SOURCE RECORDS:
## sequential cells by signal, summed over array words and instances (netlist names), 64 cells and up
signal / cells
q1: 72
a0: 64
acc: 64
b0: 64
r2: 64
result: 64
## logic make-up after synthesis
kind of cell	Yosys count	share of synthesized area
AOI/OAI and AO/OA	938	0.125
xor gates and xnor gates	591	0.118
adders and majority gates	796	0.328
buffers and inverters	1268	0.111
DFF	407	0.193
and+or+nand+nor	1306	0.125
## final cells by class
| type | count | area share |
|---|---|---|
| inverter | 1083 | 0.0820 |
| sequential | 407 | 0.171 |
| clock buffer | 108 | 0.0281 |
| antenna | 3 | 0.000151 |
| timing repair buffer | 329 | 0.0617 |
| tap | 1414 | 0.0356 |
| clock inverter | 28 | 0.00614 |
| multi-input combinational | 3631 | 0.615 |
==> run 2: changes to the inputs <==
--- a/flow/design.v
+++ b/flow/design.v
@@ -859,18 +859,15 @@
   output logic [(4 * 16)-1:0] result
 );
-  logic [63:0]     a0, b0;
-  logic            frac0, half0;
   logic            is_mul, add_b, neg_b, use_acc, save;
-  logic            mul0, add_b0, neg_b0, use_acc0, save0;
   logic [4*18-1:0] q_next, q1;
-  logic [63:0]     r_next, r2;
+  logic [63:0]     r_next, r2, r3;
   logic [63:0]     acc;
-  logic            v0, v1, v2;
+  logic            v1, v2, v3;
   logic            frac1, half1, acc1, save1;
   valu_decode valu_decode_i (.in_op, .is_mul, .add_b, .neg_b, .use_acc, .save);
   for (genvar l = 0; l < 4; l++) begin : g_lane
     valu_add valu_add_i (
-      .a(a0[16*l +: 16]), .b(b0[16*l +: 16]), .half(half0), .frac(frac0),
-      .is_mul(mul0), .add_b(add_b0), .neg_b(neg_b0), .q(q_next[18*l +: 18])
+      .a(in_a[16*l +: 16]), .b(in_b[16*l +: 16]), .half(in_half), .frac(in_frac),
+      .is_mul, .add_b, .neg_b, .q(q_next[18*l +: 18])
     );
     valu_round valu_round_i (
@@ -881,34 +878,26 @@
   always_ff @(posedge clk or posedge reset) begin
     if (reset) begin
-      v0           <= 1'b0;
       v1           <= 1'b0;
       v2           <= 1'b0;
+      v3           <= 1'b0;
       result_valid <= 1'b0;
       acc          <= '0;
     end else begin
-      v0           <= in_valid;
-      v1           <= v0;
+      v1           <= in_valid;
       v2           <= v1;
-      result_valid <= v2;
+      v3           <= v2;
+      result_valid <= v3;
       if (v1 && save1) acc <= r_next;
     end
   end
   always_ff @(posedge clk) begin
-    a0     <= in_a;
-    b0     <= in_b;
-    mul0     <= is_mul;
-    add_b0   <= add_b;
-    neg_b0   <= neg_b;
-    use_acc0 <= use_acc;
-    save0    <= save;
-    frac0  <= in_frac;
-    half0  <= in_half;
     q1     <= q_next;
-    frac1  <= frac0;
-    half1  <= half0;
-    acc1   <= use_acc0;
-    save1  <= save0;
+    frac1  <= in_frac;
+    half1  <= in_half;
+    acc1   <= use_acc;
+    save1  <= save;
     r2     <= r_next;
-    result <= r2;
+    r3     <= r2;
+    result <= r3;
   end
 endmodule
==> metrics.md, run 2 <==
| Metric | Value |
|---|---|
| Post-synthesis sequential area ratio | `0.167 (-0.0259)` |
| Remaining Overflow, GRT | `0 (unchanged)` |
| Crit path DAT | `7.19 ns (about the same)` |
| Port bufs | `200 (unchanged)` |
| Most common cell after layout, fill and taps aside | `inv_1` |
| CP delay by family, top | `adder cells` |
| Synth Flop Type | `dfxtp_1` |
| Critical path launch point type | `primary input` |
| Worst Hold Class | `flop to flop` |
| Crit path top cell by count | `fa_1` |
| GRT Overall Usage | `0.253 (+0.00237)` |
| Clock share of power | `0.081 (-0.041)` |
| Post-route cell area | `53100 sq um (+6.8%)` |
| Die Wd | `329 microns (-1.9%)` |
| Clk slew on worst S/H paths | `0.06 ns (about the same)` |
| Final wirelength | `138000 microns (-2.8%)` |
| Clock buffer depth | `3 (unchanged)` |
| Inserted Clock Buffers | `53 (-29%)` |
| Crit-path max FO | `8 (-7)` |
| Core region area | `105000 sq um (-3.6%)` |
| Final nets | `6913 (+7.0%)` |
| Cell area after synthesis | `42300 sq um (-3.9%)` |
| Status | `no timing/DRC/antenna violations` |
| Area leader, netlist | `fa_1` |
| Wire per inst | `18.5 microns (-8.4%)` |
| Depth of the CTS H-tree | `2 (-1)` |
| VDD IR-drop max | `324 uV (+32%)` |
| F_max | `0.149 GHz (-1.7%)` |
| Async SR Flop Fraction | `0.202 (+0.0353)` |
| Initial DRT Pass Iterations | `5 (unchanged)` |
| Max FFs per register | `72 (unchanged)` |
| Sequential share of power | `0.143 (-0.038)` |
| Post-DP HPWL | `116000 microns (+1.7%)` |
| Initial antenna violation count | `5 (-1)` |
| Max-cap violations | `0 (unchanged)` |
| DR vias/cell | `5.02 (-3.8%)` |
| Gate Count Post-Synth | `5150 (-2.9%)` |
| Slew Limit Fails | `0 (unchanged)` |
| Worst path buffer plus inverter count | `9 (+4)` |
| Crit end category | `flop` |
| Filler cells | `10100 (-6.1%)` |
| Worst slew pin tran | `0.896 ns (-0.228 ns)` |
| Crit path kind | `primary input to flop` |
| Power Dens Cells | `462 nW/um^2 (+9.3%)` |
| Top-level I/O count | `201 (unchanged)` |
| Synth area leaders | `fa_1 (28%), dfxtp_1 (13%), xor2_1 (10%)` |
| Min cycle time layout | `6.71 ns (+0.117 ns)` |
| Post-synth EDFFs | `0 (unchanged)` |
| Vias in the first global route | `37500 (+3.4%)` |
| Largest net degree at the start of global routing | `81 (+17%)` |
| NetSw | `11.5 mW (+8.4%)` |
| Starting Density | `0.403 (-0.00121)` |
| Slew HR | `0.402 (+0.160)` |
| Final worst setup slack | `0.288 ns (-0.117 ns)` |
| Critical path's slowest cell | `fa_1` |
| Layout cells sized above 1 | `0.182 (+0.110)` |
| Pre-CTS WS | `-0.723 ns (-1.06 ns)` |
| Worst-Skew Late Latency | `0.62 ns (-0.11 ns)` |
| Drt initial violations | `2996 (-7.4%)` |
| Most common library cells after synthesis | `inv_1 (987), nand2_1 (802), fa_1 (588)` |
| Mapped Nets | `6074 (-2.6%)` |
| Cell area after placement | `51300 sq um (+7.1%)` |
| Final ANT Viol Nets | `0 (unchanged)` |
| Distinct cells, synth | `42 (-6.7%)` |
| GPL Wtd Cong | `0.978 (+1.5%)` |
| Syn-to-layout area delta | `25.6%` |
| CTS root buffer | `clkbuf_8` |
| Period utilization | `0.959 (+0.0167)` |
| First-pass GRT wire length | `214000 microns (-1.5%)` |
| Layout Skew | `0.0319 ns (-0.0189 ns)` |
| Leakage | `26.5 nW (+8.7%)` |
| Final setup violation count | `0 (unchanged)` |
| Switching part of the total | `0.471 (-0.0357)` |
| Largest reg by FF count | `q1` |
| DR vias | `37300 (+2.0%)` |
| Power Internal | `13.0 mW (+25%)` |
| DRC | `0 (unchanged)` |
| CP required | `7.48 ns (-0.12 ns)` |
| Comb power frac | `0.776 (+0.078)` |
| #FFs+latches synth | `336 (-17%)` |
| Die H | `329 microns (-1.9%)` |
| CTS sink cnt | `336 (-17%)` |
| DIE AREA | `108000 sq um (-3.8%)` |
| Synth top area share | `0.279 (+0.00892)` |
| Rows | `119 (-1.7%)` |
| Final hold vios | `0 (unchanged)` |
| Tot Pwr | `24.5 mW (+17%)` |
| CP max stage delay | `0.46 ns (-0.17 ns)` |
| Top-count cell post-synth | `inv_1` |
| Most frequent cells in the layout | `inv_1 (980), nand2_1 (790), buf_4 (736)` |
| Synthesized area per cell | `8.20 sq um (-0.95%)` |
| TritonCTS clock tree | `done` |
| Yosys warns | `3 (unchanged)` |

* * *

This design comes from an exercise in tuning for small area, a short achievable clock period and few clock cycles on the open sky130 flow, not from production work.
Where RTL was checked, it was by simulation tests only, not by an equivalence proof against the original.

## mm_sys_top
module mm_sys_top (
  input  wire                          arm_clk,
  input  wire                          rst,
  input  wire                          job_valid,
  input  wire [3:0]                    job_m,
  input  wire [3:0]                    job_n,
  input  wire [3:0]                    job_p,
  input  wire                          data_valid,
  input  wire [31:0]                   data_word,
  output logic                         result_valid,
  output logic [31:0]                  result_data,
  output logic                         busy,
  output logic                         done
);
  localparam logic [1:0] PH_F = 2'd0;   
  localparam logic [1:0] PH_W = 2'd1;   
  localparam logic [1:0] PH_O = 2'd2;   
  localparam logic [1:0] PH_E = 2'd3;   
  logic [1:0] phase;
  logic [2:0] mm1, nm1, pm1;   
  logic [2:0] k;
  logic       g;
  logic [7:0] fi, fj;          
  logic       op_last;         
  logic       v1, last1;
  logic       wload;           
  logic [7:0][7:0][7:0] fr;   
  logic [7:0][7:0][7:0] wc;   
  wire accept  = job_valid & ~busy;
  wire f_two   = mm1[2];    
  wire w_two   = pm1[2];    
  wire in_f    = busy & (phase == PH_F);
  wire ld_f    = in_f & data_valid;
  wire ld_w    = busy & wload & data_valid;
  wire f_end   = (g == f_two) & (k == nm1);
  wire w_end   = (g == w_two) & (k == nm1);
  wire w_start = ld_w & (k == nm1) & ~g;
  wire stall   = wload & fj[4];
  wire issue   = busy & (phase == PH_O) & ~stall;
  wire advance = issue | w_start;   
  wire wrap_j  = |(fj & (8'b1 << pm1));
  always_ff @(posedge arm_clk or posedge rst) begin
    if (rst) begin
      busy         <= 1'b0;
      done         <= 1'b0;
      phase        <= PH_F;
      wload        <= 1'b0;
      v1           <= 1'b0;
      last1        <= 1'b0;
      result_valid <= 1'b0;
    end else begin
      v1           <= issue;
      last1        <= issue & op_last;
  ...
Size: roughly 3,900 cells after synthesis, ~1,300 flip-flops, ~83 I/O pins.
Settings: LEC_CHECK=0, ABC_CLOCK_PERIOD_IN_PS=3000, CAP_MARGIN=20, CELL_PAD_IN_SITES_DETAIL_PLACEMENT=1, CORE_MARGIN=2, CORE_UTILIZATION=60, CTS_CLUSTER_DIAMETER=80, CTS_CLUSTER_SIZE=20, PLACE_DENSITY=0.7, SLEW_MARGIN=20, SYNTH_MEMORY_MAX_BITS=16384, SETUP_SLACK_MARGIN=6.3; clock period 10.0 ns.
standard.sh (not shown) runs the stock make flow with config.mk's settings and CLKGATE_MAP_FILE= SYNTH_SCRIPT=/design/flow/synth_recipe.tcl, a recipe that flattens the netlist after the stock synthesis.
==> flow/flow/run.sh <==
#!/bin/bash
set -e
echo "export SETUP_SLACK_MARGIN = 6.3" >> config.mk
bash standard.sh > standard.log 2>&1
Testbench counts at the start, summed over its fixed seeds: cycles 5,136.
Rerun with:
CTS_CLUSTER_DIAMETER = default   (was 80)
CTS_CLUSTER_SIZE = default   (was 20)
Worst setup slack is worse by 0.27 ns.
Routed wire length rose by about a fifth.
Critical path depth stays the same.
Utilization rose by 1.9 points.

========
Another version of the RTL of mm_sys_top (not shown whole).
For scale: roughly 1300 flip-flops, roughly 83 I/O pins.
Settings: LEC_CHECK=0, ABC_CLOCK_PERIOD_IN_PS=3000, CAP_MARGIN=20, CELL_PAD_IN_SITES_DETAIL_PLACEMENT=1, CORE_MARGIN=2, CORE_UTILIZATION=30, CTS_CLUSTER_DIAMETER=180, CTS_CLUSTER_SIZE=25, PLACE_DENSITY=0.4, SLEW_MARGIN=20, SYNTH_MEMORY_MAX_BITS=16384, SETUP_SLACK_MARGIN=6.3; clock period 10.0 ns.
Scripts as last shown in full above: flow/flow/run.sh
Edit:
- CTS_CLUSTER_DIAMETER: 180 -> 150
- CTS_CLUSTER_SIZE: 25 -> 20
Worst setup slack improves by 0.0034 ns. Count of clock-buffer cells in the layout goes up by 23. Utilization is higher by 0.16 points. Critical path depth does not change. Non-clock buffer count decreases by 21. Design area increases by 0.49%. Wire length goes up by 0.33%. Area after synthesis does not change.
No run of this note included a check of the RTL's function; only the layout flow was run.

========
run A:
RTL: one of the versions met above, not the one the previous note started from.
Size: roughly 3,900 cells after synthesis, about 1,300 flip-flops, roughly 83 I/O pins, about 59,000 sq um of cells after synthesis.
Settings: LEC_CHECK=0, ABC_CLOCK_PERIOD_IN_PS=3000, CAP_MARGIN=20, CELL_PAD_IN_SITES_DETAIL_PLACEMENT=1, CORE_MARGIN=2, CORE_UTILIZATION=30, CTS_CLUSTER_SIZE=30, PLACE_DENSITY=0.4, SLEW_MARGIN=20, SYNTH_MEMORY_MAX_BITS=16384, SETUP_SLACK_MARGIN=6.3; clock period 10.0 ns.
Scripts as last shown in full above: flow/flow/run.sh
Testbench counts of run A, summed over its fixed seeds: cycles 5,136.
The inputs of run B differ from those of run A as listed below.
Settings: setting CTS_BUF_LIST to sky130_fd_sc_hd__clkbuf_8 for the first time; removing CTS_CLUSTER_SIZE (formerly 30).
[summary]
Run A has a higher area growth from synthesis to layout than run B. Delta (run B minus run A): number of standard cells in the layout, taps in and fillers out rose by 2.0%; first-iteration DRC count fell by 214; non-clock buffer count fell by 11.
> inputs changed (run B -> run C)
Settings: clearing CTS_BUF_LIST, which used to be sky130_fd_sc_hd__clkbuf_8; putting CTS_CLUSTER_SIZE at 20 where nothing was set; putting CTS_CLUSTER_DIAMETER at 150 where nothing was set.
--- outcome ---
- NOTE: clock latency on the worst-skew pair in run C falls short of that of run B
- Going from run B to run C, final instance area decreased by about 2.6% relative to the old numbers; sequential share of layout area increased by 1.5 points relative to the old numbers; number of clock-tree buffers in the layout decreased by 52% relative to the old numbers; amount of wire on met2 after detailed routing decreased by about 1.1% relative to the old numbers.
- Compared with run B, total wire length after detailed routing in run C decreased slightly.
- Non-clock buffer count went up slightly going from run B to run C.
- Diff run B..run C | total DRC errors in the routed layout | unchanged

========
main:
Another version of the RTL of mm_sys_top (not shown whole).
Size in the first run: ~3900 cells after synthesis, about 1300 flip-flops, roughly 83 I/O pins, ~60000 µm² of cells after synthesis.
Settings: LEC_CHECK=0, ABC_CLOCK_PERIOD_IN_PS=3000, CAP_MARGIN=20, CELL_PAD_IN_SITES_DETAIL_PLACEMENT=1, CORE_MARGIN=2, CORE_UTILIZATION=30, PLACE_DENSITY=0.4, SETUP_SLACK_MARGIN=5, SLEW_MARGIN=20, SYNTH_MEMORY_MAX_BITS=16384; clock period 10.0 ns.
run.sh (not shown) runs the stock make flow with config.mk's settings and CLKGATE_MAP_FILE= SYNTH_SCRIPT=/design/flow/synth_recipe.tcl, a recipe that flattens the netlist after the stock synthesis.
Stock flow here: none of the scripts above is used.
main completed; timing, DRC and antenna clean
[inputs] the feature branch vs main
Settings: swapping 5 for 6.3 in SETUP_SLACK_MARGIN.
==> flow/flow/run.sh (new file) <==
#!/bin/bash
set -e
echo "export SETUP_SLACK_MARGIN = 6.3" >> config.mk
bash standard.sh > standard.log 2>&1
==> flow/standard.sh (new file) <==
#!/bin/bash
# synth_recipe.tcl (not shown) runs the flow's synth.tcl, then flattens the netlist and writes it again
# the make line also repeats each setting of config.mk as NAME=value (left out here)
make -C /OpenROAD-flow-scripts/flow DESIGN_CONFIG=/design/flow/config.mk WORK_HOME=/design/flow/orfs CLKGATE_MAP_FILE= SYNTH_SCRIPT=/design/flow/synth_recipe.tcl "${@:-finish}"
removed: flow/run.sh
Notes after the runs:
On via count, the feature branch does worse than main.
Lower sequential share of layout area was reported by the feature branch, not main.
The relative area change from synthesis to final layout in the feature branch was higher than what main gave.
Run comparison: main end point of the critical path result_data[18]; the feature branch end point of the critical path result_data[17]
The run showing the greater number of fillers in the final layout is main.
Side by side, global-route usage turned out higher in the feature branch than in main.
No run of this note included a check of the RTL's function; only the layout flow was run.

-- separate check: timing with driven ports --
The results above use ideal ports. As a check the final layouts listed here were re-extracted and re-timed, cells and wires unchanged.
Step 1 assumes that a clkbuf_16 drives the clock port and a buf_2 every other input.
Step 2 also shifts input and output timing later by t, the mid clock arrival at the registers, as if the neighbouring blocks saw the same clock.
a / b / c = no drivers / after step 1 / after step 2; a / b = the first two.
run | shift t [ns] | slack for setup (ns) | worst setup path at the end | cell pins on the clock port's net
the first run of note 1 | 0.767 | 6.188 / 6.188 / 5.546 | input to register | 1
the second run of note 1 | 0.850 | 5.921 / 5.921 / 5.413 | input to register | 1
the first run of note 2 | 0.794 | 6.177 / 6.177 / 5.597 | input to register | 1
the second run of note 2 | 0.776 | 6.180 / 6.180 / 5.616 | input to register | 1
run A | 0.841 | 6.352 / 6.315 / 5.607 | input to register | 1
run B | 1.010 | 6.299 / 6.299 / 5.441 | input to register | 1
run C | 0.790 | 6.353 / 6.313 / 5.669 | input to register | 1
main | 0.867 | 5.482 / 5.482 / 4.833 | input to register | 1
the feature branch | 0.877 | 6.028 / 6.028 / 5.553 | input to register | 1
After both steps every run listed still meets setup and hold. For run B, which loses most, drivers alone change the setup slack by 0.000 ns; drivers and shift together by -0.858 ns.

YOUR GOAL: For the listing above, print only the lines starting at the line containing "## sequential cells" and ending at the line containing "3631 | 0.615 |", exactly, both included.

ANSWER TO THIS TASK:
## sequential cells by signal, summed over array words and instances (netlist names), 64 cells and up
signal / cells
q1: 72
a0: 64
acc: 64
b0: 64
r2: 64
result: 64
## logic make-up after synthesis
kind of cell	Yosys count	share of synthesized area
AOI/OAI and AO/OA	938	0.125
xor gates and xnor gates	591	0.118
adders and majority gates	796	0.328
buffers and inverters	1268	0.111
DFF	407	0.193
and+or+nand+nor	1306	0.125
## final cells by class
| type | count | area share |
|---|---|---|
| inverter | 1083 | 0.0820 |
| sequential | 407 | 0.171 |
| clock buffer | 108 | 0.0281 |
| antenna | 3 | 0.000151 |
| timing repair buffer | 329 | 0.0617 |
| tap | 1414 | 0.0356 |
| clock inverter | 28 | 0.00614 |
| multi-input combinational | 3631 | 0.615 |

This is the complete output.